*Instructions to follow*:
Go through the records and extract every line with the word "matcher".

*Listed entries*:
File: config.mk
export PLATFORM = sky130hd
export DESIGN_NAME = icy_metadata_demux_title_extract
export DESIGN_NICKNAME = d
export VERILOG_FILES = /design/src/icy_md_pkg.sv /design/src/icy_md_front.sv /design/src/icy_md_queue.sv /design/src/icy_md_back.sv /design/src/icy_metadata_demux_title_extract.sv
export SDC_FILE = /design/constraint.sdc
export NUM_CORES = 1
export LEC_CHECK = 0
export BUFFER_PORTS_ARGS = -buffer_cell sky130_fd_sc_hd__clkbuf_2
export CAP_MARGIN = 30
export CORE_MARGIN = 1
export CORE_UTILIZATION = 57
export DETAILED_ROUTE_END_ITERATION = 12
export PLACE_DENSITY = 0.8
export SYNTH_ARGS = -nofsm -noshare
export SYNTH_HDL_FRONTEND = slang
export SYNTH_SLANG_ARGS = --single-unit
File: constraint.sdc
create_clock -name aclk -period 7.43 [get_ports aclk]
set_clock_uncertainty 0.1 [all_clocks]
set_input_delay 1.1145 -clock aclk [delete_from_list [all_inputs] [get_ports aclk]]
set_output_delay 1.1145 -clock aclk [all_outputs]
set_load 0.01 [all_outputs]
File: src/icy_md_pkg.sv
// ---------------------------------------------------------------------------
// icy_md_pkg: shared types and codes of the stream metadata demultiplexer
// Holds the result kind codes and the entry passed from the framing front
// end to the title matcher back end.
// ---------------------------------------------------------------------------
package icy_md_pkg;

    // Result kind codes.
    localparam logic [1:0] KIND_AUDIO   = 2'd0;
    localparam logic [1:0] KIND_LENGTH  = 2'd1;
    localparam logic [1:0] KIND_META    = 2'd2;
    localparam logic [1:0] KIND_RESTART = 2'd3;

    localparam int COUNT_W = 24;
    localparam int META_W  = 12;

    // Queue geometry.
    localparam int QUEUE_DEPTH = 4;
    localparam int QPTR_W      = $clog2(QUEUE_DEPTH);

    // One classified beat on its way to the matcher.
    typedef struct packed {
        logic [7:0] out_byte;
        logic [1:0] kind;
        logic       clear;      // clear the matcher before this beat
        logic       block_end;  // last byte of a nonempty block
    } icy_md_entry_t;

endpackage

*The answer*:
// end to the title matcher back end.
    // One classified beat on its way to the matcher.
        logic       clear;      // clear the matcher before this beat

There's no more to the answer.